Analysts say that such applications are just the tip of the iceberg in the file-sharing market, which has yet to prove its viability.
"Given compelling content, (SideKick) is a great application for users to spread the word about interesting writing or music--but the content has to be there," said Susan Kevorkian, an analyst at IDC. "That's still up in the air."
SideKick, which does not download files itself, works alongside a file-sharing program and seeks to build stronger communities with such networks. Like popular shopping search services, it lets people view music lists of others who downloaded a particular file, for example. Using SideKick, people can also message one another in response to their reviews and keep a friend list of those with similar tastes.
If enough people participate, such a tool could theoretically provide a way to screen out viruses, which have begun to appear on unregulated networks such as Gnutella.
Aimster's Deep said that the one downside of FileFreedom's tool is that it uses so-called fingerprinting technology, which identifies songs using the wavelength patterns produced by their sounds and could help content creators keep track of who is downloading files.
"It could conceivably be used against the consumer," he said.

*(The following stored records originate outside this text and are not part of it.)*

## src/rtl/enemy_chase.sv

```systemverilog
// enemy_chase: per-enemy pursuit controller (position, HP, stun, death, melee attack).
// Define ENEMY_DIAGONAL_EN to step both axes on every move tick instead of only the dominant one.
module enemy_chase #(
    parameter int SPEED       = 1,
    parameter int MOVE_DIV    = 2,
    parameter int STOP_DIST   = 8,
    parameter int HP_INIT     = 3,
    parameter int STUN_FRAMES = 8,
    parameter int DIE_FRAMES  = 16,
    parameter int ATK_FRAMES  = 30,
    parameter int X_MAX       = 319,
    parameter int Y_MAX       = 239
) (
    input  logic       Clk,
    input  logic       Reset,
    input  logic       frame_clk,
    input  logic       Spawn,
    input  logic [8:0] Spawn_X,
    input  logic [8:0] Spawn_Y,
    input  logic [8:0] Player_X,
    input  logic [8:0] Player_Y,
    input  logic       Hit,
    output logic [8:0] Obj_X_Pos,
    output logic [8:0] Obj_Y_Pos,
    output logic [8:0] Obj_X_Motion,
    output logic [8:0] Obj_Y_Motion,
    output logic [1:0] Obj_Dir,
    output logic       Alive,
    output logic       Dying,
    output logic       Attack
);
    localparam int MAX_AD = (ATK_FRAMES > DIE_FRAMES) ? ATK_FRAMES : DIE_FRAMES;
    localparam int MAX_FRAMES = (MAX_AD > STUN_FRAMES) ? MAX_AD : STUN_FRAMES;
    localparam int CW = $clog2(MAX_FRAMES + 1);
    localparam logic [9:0] SPD = 10'(SPEED);
    localparam logic [9:0] STOP = 10'(STOP_DIST);
    localparam logic signed [11:0] X_LIM = 12'(X_MAX);
    localparam logic signed [11:0] Y_LIM = 12'(Y_MAX);

    typedef enum logic [2:0] {IDLE, CHASE, ATTACK, STUN, DYING} state_t;

    state_t        state_q, state_d;
    logic          frame_clk_q;
    logic [3:0]    div_q, div_d;
    logic [CW-1:0] cnt_q, cnt_d;
    logic [2:0]    hp_q, hp_d;
    logic [8:0]    x_q, x_d, y_q, y_d;
    logic [8:0]    mx_q, mx_d, my_q, my_d;
    logic [1:0]    dir_q, dir_d;
    logic          attack_q, attack_d;

    logic              frame_tick, move_tick, in_range, x_dom, alive;
    logic signed [9:0] dx, dy;
    logic [9:0]        adx, ady, sx, sy, ux, uy;
    logic [8:0]        nx, ny;
    logic [1:0]        ndir;

    // Moves pos by mag toward the sign given, saturating to [0, lim].
    function automatic logic [8:0] step_axis(input logic [8:0] pos, input logic neg,
                                             input logic [9:0] mag, input logic signed [11:0] lim);
        logic signed [11:0] n;
        n = neg ? $signed({3'b000, pos}) - $signed({2'b00, mag})
                : $signed({3'b000, pos}) + $signed({2'b00, mag});
        return (n < 12'sd0) ? 9'd0 : (n > lim) ? lim[8:0] : n[8:0];
    endfunction

    assign frame_tick = frame_clk & ~frame_clk_q;
    assign move_tick  = frame_tick && (div_q == 4'(MOVE_DIV - 1));
    assign dx         = $signed({1'b0, Player_X}) - $signed({1'b0, x_q});
    assign dy         = $signed({1'b0, Player_Y}) - $signed({1'b0, y_q});
    assign adx        = dx[9] ? -dx : dx;
    assign ady        = dy[9] ? -dy : dy;
    assign sx         = (adx < SPD) ? adx : SPD;
    assign sy         = (ady < SPD) ? ady : SPD;
    assign in_range   = (adx <= STOP) && (ady <= STOP);
    assign x_dom      = adx >= ady;
`ifdef ENEMY_DIAGONAL_EN
    assign ux = sx;
    assign uy = sy;
`else
    assign ux = x_dom ? sx : 10'd0;
    assign uy = x_dom ? 10'd0 : sy;
`endif
    assign nx    = step_axis(x_q, dx[9], ux, X_LIM);
    assign ny    = step_axis(y_q, dy[9], uy, Y_LIM);
    assign ndir  = x_dom ? (dx[9] ? 2'd2 : 2'd3) : (dy[9] ? 2'd0 : 2'd1);
    assign alive = (state_q == CHASE) || (state_q == ATTACK) || (state_q == STUN);

    always_comb begin
        state_d  = state_q;
        div_d    = div_q;
        cnt_d    = cnt_q;
        hp_d     = hp_q;
        x_d      = x_q;
        y_d      = y_q;
        mx_d     = mx_q;
        my_d     = my_q;
        dir_d    = dir_q;
        attack_d = 1'b0;
        if (frame_tick)
            div_d = move_tick ? 4'd0 : div_q + 4'd1;
        if (Spawn) begin
            state_d = CHASE;
            x_d     = Spawn_X;
            y_d     = Spawn_Y;
            hp_d    = 3'(HP_INIT);
            mx_d    = 9'd0;
            my_d    = 9'd0;
            cnt_d   = '0;
            div_d   = 4'd0;
        end else if (Hit && alive) begin
            hp_d    = hp_q - 3'd1;
            state_d = (hp_q == 3'd1) ? DYING : STUN;
            cnt_d   = '0;
            mx_d    = 9'd0;
            my_d    = 9'd0;
        end else begin
            case (state_q)
                CHASE: if (move_tick) begin
                    if (in_range) begin
                        state_d  = ATTACK;
                        attack_d = 1'b1;
                        cnt_d    = '0;
                        mx_d     = 9'd0;
                        my_d     = 9'd0;
                    end else begin
                        x_d   = nx;
                        y_d   = ny;
                        mx_d  = nx - x_q;
                        my_d  = ny - y_q;
                        dir_d = ndir;
                    end
                end
                ATTACK: if (move_tick && !in_range) begin
                    state_d = CHASE;
                end else if (frame_tick) begin
                    attack_d = cnt_q == CW'(ATK_FRAMES - 1);
                    cnt_d    = attack_d ? '0 : cnt_q + 1'b1;
                end
                STUN: if (frame_tick) begin
                    state_d = (cnt_q == CW'(STUN_FRAMES - 1)) ? CHASE : STUN;
                    cnt_d   = cnt_q + 1'b1;
                end
                DYING: if (frame_tick) begin
                    state_d = (cnt_q == CW'(DIE_FRAMES - 1)) ? IDLE : DYING;
                    cnt_d   = cnt_q + 1'b1;
                end
                default: ;
            endcase
        end
    end

    always_ff @(posedge Clk) begin
        if (Reset) begin
            state_q     <= IDLE;
            frame_clk_q <= 1'b0;
            div_q       <= 4'd0;
            cnt_q       <= '0;
            hp_q        <= 3'd0;
            x_q         <= 9'd0;
            y_q         <= 9'd0;
            mx_q        <= 9'd0;
            my_q        <= 9'd0;
            dir_q       <= 2'd1;
            attack_q    <= 1'b0;
        end else begin
            state_q     <= state_d;
            frame_clk_q <= frame_clk;
            div_q       <= div_d;
            cnt_q       <= cnt_d;
            hp_q        <= hp_d;
            x_q         <= x_d;
            y_q         <= y_d;
            mx_q        <= mx_d;
            my_q        <= my_d;
            dir_q       <= dir_d;
            attack_q    <= attack_d;
        end
    end

    assign Obj_X_Pos    = x_q;
    assign Obj_Y_Pos    = y_q;
    assign Obj_X_Motion = mx_q;
    assign Obj_Y_Motion = my_q;
    assign Obj_Dir      = dir_q;
    assign Alive        = alive;
    assign Dying        = state_q == DYING;
    assign Attack       = attack_q;
endmodule
```

## config.mk

```make
export PLATFORM = sky130hd
export DESIGN_NAME = enemy_chase
export DESIGN_NICKNAME = d
export VERILOG_FILES = /design/src/rtl/enemy_chase.sv
export SDC_FILE = /design/constraint.sdc
export NUM_CORES = 1
export LEC_CHECK = 0
export ABC_AREA = 1
export ABC_CLOCK_PERIOD_IN_PS = 7400
export CAP_MARGIN = 5
export CORE_MARGIN = 5
export CORE_UTILIZATION = 53
export CTS_CLUSTER_SIZE = 25
export DETAILED_ROUTE_END_ITERATION = 6
export PLACE_DENSITY = 0.75
export SYNTH_ARGS = -nofsm -noshare
export SYNTH_HDL_FRONTEND = slang
export SYNTH_SLANG_ARGS = --single-unit
```

## constraint.sdc

```tcl
create_clock -name Clk -period 7.4 [get_ports Clk]
set_input_delay 1.11 -clock Clk [delete_from_list [all_inputs] [get_ports Clk]]
set_output_delay 1.11 -clock Clk [all_outputs]
set_load 0.02 [all_outputs]
```

== Word-level counts from Yosys, hierarchy flattened ==
Index checks and enable logic that the tools add are counted.

* Flip-flop bits (word level): 55
* Input bits: 41
* Logic and storage cells: 141

* $add $sub $neg: 13
* Magnitude comparators: 9
* Equality and inequality tests: 26
* Muxes and demuxes: 53
* Bitwise operators: 5
* Reductions and logical operators: 22

{| class="wikitable"
|+ Operators by type and width
! operator !! number
|-
| 9-bit two-way mux || 16
|-
| 10-bit two-way mux || 6
|-
| 5-bit two-way mux || 6
|-
| 12-bit by 1-bit < comparator with 1-bit output (second input constant) || 2
|-
| 12-bit two-way mux || 2
|-
| 3-bit two-way mux || 8
|-
| 9-bit by 10-bit adder with 11-bit output || 2
|-
| 9-bit by 10-bit subtractor with 11-bit output || 2
|-
| 10-bit by 4-bit less-or-equal comparator with 1-bit output (second input constant) || 2
|-
| 10-bit by 1-bit < comparator with 1-bit output (second input constant) || 2
|-
| 10-bit negation || 2
|-
| 9-bit by 9-bit subtractor with 10-bit output || 2
|-
| 6-bit AND reduction || 3
|-
| 9-bit subtractor || 2
|-
| 5-bit one-hot mux with 3 select lines || 1
|-
| 12-bit by 10-bit greater-than comparator with 1-bit output (second input constant) || 1
|-
| 12-bit by 9-bit greater-than comparator with 1-bit output (second input constant) || 1
|-
| 2-bit inequality test (second input constant) || 6
|-
| 4-bit by 3-bit inequality test with 1-bit output (second input constant) || 3
|-
| 3-bit one-hot mux with 4 select lines || 1
|-
| 10-bit >= comparator || 1
|-
| 3-bit by 2-bit inequality test with 1-bit output (second input constant) || 3
|-
| 2-bit two-way mux || 4
|-
| 4-bit by 2-bit inequality test with 1-bit output (second input constant) || 2
|-
| other kinds (29) || 48
|}

== Longest topological paths before layout ==
* Depth in word-level cells: 16
* Gate-level depth with buffers: 57

== Worst setup path before layout ==
Ideal clock, no wire load.

* Kind: input -> register
* Start point: input port Player_Y[0]
* End point: register my_q[8], in the netlist Obj_Y_Motion[8]
* Setup time: 70 ps
* Data arrival time: 7308 ps
* Data required time: 7330 ps
* Slack: 22 ps
* Cell stages on the path: 54
* Buffers on the path: 0
* Cells stage by stage: inv_1 ha_1 inv_1 fa_1 inv_1 ha_1 inv_1 nor2_1 nand3_1 nand3_1 nand2_1 nand2_1 inv_1 ha_1 nand2_1 inv_1 o2111ai_1 o211ai_1 [... 18 more ...] nor2_2 nand3_1 nand2_1 ha_1 inv_1 fa_1 nand2_1 inv_1 o21ai_0 nand2_1 a21oi_1 o21bai_1 nand2_1 nand2_1 a21oi_1 xor2_1 nand2_1 a21oi_1

* Longest elaborated chain between the ends: 13

{| class="wikitable"
|+ RTL lines
! what !! RTL line !! source
|-
| start: declaration || 21 || <nowiki>input logic [8:0] Player_Y,</nowiki>
|-
| 9-bit by 9-bit subtractor with 10-bit output (*) || 70 || <nowiki>assign dy = $signed({1'b0, Player_Y}) - $signed({1'b0, y_q});</nowiki>
|-
| 10-bit negation || 72 || <nowiki>assign ady = dy[9] ? -dy : dy;</nowiki>
|-
| 10-bit two-way mux || 72 ||
|-
| 10-bit by 1-bit < comparator with 1-bit output || 74 || <nowiki>assign sy = (ady < SPD) ? ady : SPD;</nowiki>
|-
| 10-bit two-way mux || 74 ||
|-
| 10-bit two-way mux || 82 || <nowiki>assign uy = x_dom ? 10'd0 : sy;</nowiki>
|-
| 9-bit by 10-bit adder with 11-bit output / 9-bit by 10-bit subtractor with 11-bit output (equally long branches) || 63, 62 ||
|-
| 12-bit two-way mux || 62 || <nowiki>n = neg ? $signed({3'b000, pos}) - $signed({2'b00, mag})</nowiki>
|-
| 12-bit by 9-bit greater-than comparator with 1-bit output || 64 || <nowiki>return (n < 12'sd0) ? 9'd0 : (n > lim) ? lim[8:0] : n[8:0];</nowiki>
|-
| 9-bit two-way mux (2 in series) || 64 ||
|-
| 9-bit subtractor || 130 || <nowiki>my_d = ny - y_q;</nowiki>
|-
| 9-bit two-way mux (*) || 120 || <nowiki>if (in_range) begin</nowiki>
|-
| end signal: assignment || 175 || <nowiki>my_q <= my_d;</nowiki>
|-
| end: declaration || 48 || <nowiki>logic [8:0] mx_q, mx_d, my_q, my_d;</nowiki>
|}

Mark *: on every way between the ends. The rest lies on a longest branch, timed or not.
A chain may end at the register's enable or synchronous reset.

== Final worst setup path ==
* Start point: input port Player_Y[5]
* End point: register dir_q[0], in the netlist Obj_Dir[0]

* Longest elaborated chain between the ends: 7

{| class="wikitable"
|+ RTL lines
! what !! RTL line !! source
|-
| 9-bit by 9-bit subtractor with 10-bit output (*) || 70 ||
|-
| 10-bit negation || 72 ||
|-
| 10-bit two-way mux || 72 ||
|-
| 10-bit by 4-bit less-or-equal comparator with 1-bit output || 75 || <nowiki>assign in_range = (adx <= STOP) && (ady <= STOP);</nowiki>
|-
| 1-bit logical AND || 75 ||
|-
| 1-bit inverter (no line) || n/a ||
|-
| 5-bit AND reduction (no line) || n/a ||
|-
| end signal: assignment || 176 || <nowiki>dir_q <= dir_d;</nowiki>
|-
| end: declaration || 49 || <nowiki>logic [1:0] dir_q, dir_d;</nowiki>
|}

Marked as above.

==> results.md <==
* Sequential area share after synthesis at 15.72%
* CTS HTree Levels at 2
* Share of post-route cells with drive strength above 1 at roughly 29%
* CP Launch Point: Player_Y[5]
* DR top layer: met4
* Cell Count, Final, Fillers Out at between 1,500 and 2,000
* Area share of the largest cell type after synthesis at around 17%
* Io pins at 82
* Synthesized area at about 0.0070 mm²
* Wl on met1 at 9.846 mm
* Final #Nets at about 1,600
* Die height at about 120 µm
* Clock tree buffer depth at 2
* Placed cells at around 1,500
* Most common cell after layout, fill and taps aside: nand2_1
* Cell mode on critical path: buf_4
* Initial DRC Count at approximately 810
* Fin crit share at 101.0%
* Drt drc at 0
* Via/cell ratio at 5.422
* RSZ-0062 raised after global routing: true
* Setup crit end kind: flip-flop
* Via count at 8,707
* Power per cell area at approximately 240 mW/mm²
* Failing checks: negative setup slack
* Max-cap violations at 0
* Metal3 WL at between 1.5 and 2 mm
* Final wirelength at approximately 25 mm
* Initial Utilization at around 54%
* Std-Cell Rows at 42
* Clk_lat worst skew at a little over 0.3 ns
* Maximum VDD drop at 0.1267 mV
* Fillers at ~890
* Root buf cell: clkbuf_16
* Arr. time, crit path at between 7 and 8 ns
* Top cells by area, synth: nand2_1 (17%), dfxtp_1 (16%), ha_1 (15%), inv_1 (8.4%), nand3_1 (7.3%)
* Largest net degree at the start of global routing at 31
* Worst path required time at 7.66 ns
* Clk_skew at about 0.011 ns
* Outcome: complete, but fails checks
* Reg-to-Reg Start: Obj_Y_Pos[0]$_SDFFE_PP0P_
* Synth Flop Type: dfxtp_1
* Clock transition at the registers of the reported paths at roughly 0.08 ns
* PnR worst setup slack at -0.07227 ns
* Max Fanout on Critical Path at 4
* Overflow after GRT at 0
* Hold WC Path Type: flip-flop to flip-flop
* Setup crit start kind: input port
* IO Port Bufs at just over 80
* DR WL met2 at between 10 and 15 mm
* Min Tclk post-route at 7.472 ns
* Horiz. Die Dim at between 100 and 150 µm
* Slew HR at a little under a third
* Post-synth cell types at between 50 and 60
* Placed cell area at ~0.0091 mm²
* CTS sink cnt at 55
* Diodes inserted at 0
* Die ar. at between 0.015 and 0.02 mm²
* Post-synth EDFFs at 0
* Cts hold-fix bufs at 0
* Slew Viols, Final at 0
* Post-Syn Instances at 1,121
* LEAKAGE at about 5.2 nW
* Max Fclk at 133.8 MHz
* Hold Fails Final Rpt at 0
* 1st-pass router iterations at 6
* Core area at between 0.01 and 0.015 mm²
* Synthesis Warnings at 0
* Vias in the first global route at between 7,000 and 8,000
* Setup violations, final at 2
* Area growth, synth to finish at 49.13%
* Post-synthesis async set-or-reset flop share at 0%
* Hold Startpoint: Obj_X_Motion[1]$_SDFFE_PP0P_
* Critical Path Max Stage Delay at between 0.4 and 0.5 ns
* All-Layer GR Usage at roughly 28%
* Fin area at approximately 0.010 mm²
* Initial antenna violation count at 0
* Avg WL per Cell at about 15 µm
* Yosys reg bits at 55
* Post-synthesis area per instance at between 6 and 7 µm²
* WS Path Type: input port to flip-flop
* CP max stage cell: clkdlybuf4s50_1
* Post-route ant nets at 0
* Fin util at 79.81%
* Most frequent cells in the layout: nand2_1 (288), buf_4 (201), inv_1 (142)
* DP HPWL at between 15 and 20 mm
* First-pass GRT wire length at ~37 mm
* Largest area contributor in the netlist: nand2_1
* Final GP Congestion at approximately 0.96
* Worst Max-Slew Pin Slew at 1.035 ns
* CTS buffer count at 5
* TritonCTS clock tree: yes
-- final timing paths --
check	end	slack (ns)	depth (start not counted)
worst max-delay path	Obj_Dir[0]$_SDFFE_PP1P_	-0.07	54
worst min-delay path	Obj_X_Motion[1]$_SDFFE_PP0P_	0.47	2
worst max register to register	Obj_Dir[0]$_SDFFE_PP1P_	0.33	58
worst min register to register	Obj_X_Motion[1]$_SDFFE_PP0P_	0.47	2
-- cell usage after synthesis (7+ instances only) --
library cell / count
a21oi_1: 73
a21oi_2: 14
a31oi_1: 7
clkbuf_1: 9
dfxtp_1: 55
fa_1: 8
ha_1: 85
inv_1: 157
inv_2: 8
nand2_1: 317
nand2_2: 19
nand3_1: 102
nand4_1: 15
nor2_1: 82
nor2_2: 9
nor3_1: 8
o21ai_0: 32
o21bai_1: 7
or2_2: 13
xor2_1: 29
-- what timing repair did --
item	CTS	global route
resized for setup	60	115
buffers inserted	49	14
endpoints found under the hold margin	0	0
setup endpoints to repair	6	10
pin swaps	42	65
-- final cells by class --
| cell class | count | area (µm²) | area share, % |
|---|---|---|---|
| clock inverter | 3 | 33.78 | 0.3235 |
| timing repair buffer | 286 | 2399 | 22.97 |
| clock buffer | 5 | 125.1 | 1.198 |
| tap | 176 | 220.2 | 2.109 |
| inverter | 166 | 635.6 | 6.086 |
| sequential | 55 | 1101 | 10.54 |
| multi-input combinational | 915 | 5929 | 56.77 |
-- worst max-delay path: cells and delay by family --
family,cells,cell delay [ns]
simple gates,13,0.96
buf+inv,33,4.37
compound gates,6,0.80
fa+ha+maj,2,0.47
-- state kept, by name, indices dropped and copies added (netlist names) --
| name | cells |
|---|---|
| hp_q | 3 |
| cnt_q | 5 |
| Obj_Y_Pos | 9 |
| Obj_X_Pos | 9 |
| div_q | 4 |
| state_q | 3 |
| Attack | 1 |
| Obj_Dir | 2 |
| frame_clk_q | 1 |
| Obj_Y_Motion | 9 |
| Obj_X_Motion | 9 |
-- report_power, final --
part           internal, mW  leakage (nW)  switching [mW]
Sequential            0.310         0.448          0.0159
Clock                 0.131        0.0772           0.133
Combinational         0.953          4.71           0.991
Total                  1.39          5.23            1.14
-- kinds of logic after synthesis --
| family | after synthesis | share of synthesized area (%) |
|---|---|---|
| mux | 4 | 0.5718 |
| xor+xnor | 31 | 3.984 |
| flops | 55 | 15.72 |
| buf+inv | 185 | 10.74 |
| compound gates | 162 | 13.86 |
| simple gates | 589 | 37.54 |
| other cells | 2 | 0.1072 |
| fa+ha+maj | 93 | 17.47 |
-- per-layer routing --
metal	global-route usage, %	vias up
met5	0	-
met4	10.71	0
met3	4.435	101
met2	48.51	406
met1	34.48	3982
li1	-	4218
-- metrics by stage --
stage            TNS, ns  worst slack [ns]  power [mW]  hold WS, ns
6_report         -0.1300          -0.07227       2.533       0.4699
5_1_grt           -1.961           -0.3968       2.702       0.4820
4_1_cts        -0.005376         -0.005376       2.224       0.4719
3_5_place_dp      -4.478           -0.7611       1.666       0.4602
3_3_place_gp      -2.684           -0.5336       1.644       0.4531
2_1_floorplan          0           0.02155       1.141       0.4505
No activity file was read; power rests on OpenSTA's default activity.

Like peer-to-peer networks themselves, the rating system would require a relatively large number of people to participate before becoming useful. Otherwise it could fall prey to a small number of people--who might provide false positive ratings for bad or even potentially damaging files.
FileFreedom also plans to introduce a technology in mid-May that content creators and distributors can use to market their works via file-sharing networks.
Still, the success of such endeavors could be short-lived in the face of copyright issues that affected Napster and others.
"There's great utility in the file-sharing technology, but we're still waiting for appropriate business models to be developed without infringing on copyright," Kevorkian said.
Executives from FileFreedom.com could not be immediately reached for comment.
News.com's John Borland contributed to this report.